● WHAT IS EXPECTED
Return each line of the entries that holds the string "message".

● DATA FOR THIS TASK
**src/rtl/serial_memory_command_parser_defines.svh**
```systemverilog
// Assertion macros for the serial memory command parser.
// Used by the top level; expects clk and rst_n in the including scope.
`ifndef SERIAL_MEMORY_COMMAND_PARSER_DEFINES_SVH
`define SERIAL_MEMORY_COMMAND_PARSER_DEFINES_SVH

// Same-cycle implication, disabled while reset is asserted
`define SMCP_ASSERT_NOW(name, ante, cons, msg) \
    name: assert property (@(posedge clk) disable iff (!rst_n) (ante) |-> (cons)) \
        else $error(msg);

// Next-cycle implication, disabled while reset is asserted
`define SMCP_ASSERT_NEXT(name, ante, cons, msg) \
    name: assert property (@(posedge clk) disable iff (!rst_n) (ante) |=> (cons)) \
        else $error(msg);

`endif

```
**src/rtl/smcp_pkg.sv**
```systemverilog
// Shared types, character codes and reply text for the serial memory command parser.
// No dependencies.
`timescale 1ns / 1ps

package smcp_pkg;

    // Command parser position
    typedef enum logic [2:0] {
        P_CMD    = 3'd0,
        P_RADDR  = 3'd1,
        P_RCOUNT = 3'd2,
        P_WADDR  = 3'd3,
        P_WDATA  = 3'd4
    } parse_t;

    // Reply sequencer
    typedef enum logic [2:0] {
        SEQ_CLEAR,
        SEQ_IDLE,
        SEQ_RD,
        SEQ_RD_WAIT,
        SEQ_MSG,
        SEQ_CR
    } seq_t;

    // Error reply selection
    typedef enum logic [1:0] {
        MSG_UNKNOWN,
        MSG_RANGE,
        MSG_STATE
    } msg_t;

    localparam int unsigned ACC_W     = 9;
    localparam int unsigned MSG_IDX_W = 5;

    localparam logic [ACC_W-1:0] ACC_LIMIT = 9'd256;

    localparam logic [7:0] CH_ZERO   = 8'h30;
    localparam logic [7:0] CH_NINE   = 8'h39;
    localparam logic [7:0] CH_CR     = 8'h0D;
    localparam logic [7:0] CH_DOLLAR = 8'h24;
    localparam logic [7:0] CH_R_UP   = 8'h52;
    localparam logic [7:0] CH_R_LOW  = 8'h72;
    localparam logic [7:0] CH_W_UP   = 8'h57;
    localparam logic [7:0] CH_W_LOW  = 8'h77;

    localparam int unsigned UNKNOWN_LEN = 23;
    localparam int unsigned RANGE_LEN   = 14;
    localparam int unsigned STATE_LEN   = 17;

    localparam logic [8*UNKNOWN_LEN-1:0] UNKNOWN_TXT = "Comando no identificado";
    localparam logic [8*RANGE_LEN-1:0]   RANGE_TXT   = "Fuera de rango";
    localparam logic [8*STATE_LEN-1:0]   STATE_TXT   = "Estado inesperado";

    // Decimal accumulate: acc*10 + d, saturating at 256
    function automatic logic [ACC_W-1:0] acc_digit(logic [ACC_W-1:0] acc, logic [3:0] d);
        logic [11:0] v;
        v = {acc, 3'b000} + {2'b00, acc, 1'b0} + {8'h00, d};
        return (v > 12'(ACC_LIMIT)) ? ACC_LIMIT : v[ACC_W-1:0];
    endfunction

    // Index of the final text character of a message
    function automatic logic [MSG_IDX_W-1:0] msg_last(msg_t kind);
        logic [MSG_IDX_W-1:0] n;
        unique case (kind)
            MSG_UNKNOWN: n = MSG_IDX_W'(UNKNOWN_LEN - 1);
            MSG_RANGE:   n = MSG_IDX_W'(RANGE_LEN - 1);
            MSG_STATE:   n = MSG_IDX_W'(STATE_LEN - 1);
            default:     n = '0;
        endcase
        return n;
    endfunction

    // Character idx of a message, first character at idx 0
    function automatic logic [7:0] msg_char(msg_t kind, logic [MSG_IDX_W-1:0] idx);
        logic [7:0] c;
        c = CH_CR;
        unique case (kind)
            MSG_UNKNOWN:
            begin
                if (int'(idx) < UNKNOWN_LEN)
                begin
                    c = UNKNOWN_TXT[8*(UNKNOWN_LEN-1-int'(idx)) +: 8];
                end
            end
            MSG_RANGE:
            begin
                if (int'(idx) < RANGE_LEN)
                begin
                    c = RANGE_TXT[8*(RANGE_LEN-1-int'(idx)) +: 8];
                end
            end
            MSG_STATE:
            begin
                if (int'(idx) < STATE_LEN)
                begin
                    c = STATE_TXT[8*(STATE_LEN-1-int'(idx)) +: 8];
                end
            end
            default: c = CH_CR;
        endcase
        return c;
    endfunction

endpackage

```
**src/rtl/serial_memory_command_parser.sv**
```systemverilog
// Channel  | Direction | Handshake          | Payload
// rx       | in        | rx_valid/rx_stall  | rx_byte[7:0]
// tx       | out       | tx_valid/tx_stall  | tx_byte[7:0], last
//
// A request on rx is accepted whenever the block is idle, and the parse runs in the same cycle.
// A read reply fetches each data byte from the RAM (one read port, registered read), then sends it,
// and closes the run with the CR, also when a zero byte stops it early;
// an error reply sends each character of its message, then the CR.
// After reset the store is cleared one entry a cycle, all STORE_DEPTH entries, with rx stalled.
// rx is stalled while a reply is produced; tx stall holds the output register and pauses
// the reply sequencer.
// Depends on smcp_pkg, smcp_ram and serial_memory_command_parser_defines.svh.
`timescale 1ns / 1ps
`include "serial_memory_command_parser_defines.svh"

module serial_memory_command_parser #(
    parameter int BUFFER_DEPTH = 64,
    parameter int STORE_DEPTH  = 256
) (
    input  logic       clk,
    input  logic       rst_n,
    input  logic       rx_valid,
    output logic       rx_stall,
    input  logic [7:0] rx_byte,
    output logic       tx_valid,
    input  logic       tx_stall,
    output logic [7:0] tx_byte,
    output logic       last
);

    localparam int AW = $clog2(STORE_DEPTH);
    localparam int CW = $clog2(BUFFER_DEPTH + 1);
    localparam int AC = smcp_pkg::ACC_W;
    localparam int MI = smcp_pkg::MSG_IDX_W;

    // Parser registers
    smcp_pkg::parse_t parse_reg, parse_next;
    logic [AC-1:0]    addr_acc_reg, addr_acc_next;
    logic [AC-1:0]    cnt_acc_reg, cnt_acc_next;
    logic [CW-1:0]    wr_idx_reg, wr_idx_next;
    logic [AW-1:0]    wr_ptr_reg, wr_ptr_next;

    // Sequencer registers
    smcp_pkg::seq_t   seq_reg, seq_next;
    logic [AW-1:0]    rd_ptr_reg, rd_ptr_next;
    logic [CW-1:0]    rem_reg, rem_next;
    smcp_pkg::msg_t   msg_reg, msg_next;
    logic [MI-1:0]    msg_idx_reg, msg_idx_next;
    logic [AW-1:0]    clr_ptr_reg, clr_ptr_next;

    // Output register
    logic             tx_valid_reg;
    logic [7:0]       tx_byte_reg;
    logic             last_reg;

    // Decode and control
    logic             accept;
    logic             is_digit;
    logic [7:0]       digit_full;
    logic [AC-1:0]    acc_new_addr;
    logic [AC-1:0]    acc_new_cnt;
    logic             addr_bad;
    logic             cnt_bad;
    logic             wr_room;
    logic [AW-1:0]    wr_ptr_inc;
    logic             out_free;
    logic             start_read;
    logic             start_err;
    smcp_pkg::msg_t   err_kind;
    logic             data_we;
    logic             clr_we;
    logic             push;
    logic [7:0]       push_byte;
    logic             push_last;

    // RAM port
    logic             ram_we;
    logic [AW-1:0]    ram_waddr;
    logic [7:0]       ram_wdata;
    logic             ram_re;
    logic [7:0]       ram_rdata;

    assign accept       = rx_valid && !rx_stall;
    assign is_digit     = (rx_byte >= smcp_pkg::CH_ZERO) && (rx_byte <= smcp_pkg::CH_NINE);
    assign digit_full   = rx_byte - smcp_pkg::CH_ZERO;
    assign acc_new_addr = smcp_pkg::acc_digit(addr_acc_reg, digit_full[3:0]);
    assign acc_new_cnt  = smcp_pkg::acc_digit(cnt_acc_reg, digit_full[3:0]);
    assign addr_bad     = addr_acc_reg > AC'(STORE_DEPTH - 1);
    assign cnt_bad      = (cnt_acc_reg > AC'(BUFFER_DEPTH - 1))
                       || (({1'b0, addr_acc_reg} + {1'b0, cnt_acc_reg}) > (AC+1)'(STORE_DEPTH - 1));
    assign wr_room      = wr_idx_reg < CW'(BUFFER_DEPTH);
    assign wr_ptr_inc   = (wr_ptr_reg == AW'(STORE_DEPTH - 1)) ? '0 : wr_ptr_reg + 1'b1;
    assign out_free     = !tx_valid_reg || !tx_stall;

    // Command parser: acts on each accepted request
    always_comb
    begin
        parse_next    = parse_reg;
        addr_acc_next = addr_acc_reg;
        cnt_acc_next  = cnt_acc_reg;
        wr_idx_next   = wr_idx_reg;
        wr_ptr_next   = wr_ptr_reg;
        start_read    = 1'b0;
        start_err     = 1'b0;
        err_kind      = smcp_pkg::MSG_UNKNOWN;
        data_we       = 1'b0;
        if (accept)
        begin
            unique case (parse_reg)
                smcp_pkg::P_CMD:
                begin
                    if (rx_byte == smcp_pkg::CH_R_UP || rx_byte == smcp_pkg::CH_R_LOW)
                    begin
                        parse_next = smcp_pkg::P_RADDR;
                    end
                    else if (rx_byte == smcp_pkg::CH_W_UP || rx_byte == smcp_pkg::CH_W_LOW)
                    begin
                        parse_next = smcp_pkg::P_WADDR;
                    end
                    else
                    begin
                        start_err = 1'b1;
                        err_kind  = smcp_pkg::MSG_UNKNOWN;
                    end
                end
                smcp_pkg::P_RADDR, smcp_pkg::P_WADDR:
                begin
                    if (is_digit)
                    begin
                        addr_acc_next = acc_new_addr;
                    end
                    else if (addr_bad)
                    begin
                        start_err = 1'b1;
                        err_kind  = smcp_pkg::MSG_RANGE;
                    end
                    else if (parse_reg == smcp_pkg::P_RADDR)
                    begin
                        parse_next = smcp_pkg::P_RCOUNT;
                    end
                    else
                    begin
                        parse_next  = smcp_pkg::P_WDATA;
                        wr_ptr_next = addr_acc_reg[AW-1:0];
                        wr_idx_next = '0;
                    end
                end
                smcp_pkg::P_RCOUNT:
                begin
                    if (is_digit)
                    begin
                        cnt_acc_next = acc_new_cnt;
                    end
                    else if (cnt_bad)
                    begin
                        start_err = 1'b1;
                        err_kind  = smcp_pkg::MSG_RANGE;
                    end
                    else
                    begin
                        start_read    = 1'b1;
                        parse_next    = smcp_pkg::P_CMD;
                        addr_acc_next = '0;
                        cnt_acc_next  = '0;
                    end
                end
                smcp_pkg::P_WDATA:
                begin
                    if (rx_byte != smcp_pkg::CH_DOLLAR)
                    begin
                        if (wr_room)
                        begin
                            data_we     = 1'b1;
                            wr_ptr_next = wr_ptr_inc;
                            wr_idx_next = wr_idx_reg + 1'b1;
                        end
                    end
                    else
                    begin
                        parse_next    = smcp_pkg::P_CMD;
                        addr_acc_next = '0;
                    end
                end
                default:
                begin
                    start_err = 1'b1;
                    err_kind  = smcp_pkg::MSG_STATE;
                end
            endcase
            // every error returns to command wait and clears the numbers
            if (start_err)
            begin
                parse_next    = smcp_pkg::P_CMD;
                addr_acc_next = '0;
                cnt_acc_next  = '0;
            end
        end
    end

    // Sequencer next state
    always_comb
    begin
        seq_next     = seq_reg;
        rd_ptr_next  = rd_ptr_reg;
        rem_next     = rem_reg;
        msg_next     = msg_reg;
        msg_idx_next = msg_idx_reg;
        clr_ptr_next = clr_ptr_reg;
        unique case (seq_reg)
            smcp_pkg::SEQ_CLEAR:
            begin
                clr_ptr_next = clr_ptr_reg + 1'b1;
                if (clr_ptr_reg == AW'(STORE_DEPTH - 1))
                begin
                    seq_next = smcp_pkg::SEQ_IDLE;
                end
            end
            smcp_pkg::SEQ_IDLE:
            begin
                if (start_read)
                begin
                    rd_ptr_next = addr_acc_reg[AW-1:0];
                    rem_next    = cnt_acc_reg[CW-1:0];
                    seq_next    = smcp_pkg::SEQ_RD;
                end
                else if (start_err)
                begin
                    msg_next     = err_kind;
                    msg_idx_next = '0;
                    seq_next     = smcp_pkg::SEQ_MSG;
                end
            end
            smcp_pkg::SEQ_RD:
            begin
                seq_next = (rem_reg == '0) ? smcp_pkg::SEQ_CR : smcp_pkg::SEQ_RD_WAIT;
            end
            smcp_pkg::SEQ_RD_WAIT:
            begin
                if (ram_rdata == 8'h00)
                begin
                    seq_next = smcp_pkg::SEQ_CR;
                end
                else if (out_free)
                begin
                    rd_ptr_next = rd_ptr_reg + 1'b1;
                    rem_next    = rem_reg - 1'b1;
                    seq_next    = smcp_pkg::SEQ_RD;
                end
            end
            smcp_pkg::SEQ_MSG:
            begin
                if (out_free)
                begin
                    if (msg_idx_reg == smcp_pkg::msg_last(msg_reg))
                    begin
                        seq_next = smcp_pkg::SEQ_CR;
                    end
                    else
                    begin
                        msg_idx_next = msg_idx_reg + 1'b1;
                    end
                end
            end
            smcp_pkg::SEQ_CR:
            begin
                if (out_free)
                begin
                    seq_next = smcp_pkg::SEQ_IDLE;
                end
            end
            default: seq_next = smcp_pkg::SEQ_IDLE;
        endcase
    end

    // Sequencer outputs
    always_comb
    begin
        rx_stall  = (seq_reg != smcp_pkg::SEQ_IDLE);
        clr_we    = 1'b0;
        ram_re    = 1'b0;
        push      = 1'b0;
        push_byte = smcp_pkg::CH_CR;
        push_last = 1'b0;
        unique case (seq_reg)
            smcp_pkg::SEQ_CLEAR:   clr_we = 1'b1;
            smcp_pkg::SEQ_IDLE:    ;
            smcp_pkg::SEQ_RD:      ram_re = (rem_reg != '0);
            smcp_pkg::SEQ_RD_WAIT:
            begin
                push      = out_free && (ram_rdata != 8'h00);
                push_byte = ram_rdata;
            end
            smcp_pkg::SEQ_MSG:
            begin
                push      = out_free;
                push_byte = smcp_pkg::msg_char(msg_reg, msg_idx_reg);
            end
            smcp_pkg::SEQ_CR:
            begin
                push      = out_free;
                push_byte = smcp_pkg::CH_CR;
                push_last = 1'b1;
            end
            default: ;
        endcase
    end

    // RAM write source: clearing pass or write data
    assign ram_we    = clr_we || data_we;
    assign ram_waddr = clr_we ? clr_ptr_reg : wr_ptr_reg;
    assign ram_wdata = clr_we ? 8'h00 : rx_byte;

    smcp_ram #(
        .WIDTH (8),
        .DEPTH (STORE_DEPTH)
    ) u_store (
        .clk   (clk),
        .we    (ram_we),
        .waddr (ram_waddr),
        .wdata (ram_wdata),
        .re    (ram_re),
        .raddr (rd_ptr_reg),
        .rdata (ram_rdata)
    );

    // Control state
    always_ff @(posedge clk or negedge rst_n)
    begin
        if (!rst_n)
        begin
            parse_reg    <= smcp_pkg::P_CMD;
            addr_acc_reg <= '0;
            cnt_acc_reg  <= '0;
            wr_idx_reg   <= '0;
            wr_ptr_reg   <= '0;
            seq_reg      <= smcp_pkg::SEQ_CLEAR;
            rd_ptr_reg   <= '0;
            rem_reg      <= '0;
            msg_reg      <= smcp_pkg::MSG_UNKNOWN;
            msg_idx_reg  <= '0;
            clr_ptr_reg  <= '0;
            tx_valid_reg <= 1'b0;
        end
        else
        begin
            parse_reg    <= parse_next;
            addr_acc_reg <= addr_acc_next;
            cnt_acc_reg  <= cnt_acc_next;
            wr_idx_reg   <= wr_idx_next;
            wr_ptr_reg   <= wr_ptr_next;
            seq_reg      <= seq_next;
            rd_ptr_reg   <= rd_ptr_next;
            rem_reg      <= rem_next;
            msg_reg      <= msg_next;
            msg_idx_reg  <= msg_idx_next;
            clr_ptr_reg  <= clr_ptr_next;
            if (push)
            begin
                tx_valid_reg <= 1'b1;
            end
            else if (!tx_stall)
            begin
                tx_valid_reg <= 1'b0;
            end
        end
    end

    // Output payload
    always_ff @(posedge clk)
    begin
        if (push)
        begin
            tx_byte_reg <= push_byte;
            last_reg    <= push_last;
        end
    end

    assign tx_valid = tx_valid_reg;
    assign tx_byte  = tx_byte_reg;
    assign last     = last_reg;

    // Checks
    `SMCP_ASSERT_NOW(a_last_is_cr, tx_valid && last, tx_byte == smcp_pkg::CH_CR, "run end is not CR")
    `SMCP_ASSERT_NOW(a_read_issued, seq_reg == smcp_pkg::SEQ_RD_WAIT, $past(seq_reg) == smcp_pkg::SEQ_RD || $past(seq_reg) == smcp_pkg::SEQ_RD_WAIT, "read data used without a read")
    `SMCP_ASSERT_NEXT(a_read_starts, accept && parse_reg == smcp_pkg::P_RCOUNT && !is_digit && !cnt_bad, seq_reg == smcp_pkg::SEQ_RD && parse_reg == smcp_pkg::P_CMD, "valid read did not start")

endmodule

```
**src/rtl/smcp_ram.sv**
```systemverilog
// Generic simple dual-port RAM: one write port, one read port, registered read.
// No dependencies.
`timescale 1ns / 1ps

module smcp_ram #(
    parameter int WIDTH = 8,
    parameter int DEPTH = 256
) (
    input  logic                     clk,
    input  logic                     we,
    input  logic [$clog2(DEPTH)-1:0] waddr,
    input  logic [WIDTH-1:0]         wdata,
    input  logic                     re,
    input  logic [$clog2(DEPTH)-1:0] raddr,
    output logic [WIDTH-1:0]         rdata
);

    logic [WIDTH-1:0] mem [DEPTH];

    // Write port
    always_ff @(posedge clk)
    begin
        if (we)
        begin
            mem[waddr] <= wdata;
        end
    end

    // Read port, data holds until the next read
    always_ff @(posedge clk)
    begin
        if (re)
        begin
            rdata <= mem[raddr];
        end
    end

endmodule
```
==
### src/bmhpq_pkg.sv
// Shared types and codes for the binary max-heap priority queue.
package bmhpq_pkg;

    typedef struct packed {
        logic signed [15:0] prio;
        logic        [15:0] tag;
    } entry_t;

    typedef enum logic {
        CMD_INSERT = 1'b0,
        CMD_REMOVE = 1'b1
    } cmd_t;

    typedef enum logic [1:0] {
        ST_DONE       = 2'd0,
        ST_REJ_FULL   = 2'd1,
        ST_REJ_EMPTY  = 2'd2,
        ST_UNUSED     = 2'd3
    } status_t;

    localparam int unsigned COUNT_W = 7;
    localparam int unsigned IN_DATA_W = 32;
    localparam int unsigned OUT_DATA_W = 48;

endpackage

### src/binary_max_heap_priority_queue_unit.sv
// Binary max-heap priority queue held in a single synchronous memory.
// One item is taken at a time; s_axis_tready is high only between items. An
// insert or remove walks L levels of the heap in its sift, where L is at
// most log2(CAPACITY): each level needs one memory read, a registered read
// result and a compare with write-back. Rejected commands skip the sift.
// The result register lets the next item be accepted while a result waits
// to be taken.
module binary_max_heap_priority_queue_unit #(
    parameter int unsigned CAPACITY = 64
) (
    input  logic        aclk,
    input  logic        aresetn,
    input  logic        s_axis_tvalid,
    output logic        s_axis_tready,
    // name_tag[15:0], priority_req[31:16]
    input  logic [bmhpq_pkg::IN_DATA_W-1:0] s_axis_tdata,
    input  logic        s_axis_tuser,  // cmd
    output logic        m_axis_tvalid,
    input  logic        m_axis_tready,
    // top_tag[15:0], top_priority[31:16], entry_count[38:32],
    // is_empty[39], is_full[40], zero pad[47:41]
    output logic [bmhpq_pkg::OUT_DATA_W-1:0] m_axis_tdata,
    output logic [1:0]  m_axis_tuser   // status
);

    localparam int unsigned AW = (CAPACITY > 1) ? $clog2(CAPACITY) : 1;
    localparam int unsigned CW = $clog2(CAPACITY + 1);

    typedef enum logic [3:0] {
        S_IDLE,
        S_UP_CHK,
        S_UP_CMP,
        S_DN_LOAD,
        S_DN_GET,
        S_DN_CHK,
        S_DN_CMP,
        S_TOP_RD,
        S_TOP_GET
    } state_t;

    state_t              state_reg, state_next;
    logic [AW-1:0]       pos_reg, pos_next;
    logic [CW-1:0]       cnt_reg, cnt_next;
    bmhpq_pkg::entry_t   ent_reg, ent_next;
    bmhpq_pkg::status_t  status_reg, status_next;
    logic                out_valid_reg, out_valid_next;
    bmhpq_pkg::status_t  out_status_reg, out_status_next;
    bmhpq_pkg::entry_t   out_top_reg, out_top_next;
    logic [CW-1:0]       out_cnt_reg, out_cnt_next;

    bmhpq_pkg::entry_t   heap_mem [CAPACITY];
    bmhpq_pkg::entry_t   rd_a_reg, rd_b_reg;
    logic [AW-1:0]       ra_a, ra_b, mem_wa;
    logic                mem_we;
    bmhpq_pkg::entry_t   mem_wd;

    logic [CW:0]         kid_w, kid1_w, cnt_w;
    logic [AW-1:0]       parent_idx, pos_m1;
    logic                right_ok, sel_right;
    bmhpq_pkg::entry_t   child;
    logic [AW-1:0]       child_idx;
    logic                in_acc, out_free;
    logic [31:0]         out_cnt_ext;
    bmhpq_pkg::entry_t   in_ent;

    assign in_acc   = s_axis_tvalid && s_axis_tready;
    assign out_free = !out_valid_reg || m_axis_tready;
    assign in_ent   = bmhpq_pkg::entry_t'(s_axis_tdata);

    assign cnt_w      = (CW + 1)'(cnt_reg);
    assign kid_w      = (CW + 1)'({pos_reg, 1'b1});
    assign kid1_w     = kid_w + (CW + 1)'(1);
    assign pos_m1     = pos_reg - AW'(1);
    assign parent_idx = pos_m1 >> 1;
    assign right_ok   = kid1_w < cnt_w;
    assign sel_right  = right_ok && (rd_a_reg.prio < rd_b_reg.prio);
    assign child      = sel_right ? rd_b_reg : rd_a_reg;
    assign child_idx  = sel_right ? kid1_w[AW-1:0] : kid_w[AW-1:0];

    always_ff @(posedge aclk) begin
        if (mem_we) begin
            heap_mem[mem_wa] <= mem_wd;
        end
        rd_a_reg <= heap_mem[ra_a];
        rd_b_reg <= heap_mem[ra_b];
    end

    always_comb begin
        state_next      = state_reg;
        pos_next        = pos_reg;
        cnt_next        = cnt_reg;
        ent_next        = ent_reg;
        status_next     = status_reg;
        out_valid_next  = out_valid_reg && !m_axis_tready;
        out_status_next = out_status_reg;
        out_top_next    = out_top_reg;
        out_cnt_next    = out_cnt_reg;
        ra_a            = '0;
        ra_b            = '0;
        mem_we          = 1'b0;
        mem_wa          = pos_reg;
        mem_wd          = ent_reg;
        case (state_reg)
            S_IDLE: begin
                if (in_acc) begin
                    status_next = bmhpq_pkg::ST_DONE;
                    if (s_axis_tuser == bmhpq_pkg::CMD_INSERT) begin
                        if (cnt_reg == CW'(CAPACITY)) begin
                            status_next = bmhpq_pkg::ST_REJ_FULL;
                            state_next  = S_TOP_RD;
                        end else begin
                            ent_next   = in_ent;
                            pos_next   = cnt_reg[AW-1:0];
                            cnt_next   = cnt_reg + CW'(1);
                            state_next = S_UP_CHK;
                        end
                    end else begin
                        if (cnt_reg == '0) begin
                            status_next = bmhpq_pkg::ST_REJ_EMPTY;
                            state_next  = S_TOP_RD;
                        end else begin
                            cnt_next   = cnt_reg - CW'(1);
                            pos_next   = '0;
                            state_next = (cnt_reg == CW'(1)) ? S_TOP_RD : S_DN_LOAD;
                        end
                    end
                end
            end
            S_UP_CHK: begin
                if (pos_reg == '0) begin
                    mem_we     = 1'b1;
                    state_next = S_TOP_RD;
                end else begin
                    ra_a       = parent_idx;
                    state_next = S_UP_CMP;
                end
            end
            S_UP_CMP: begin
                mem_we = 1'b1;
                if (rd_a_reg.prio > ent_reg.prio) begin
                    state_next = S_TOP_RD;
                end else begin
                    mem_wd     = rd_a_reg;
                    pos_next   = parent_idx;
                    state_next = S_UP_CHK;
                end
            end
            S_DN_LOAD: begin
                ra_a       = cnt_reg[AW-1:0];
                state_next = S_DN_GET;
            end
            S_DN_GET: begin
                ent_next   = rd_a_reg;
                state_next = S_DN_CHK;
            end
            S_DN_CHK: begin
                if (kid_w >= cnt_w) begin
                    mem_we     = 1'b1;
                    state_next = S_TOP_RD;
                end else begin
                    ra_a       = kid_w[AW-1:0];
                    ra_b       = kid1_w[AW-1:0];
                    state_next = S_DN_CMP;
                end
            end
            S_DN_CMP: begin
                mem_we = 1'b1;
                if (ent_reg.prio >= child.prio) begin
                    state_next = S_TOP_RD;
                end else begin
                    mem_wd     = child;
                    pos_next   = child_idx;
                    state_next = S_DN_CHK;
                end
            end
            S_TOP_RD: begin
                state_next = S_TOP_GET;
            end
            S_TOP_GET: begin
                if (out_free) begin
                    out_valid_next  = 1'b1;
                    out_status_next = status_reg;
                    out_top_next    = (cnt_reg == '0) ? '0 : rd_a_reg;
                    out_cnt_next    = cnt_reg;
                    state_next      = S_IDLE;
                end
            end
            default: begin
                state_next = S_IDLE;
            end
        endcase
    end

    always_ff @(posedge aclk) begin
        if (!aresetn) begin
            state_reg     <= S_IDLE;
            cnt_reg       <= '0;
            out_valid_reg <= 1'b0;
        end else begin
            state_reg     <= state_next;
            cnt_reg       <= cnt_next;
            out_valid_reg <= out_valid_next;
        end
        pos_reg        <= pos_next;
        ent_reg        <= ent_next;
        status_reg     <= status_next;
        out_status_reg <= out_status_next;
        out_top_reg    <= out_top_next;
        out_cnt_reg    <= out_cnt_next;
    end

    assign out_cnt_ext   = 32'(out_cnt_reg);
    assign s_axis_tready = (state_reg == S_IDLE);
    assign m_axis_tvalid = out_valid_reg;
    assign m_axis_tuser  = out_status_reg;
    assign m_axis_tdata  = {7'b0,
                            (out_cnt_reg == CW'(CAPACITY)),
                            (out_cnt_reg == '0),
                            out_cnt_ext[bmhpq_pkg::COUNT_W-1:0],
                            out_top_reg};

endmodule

● WORKED SOLUTION
    // Index of the final text character of a message
    // Character idx of a message, first character at idx 0
// an error reply sends each character of its message, then the CR.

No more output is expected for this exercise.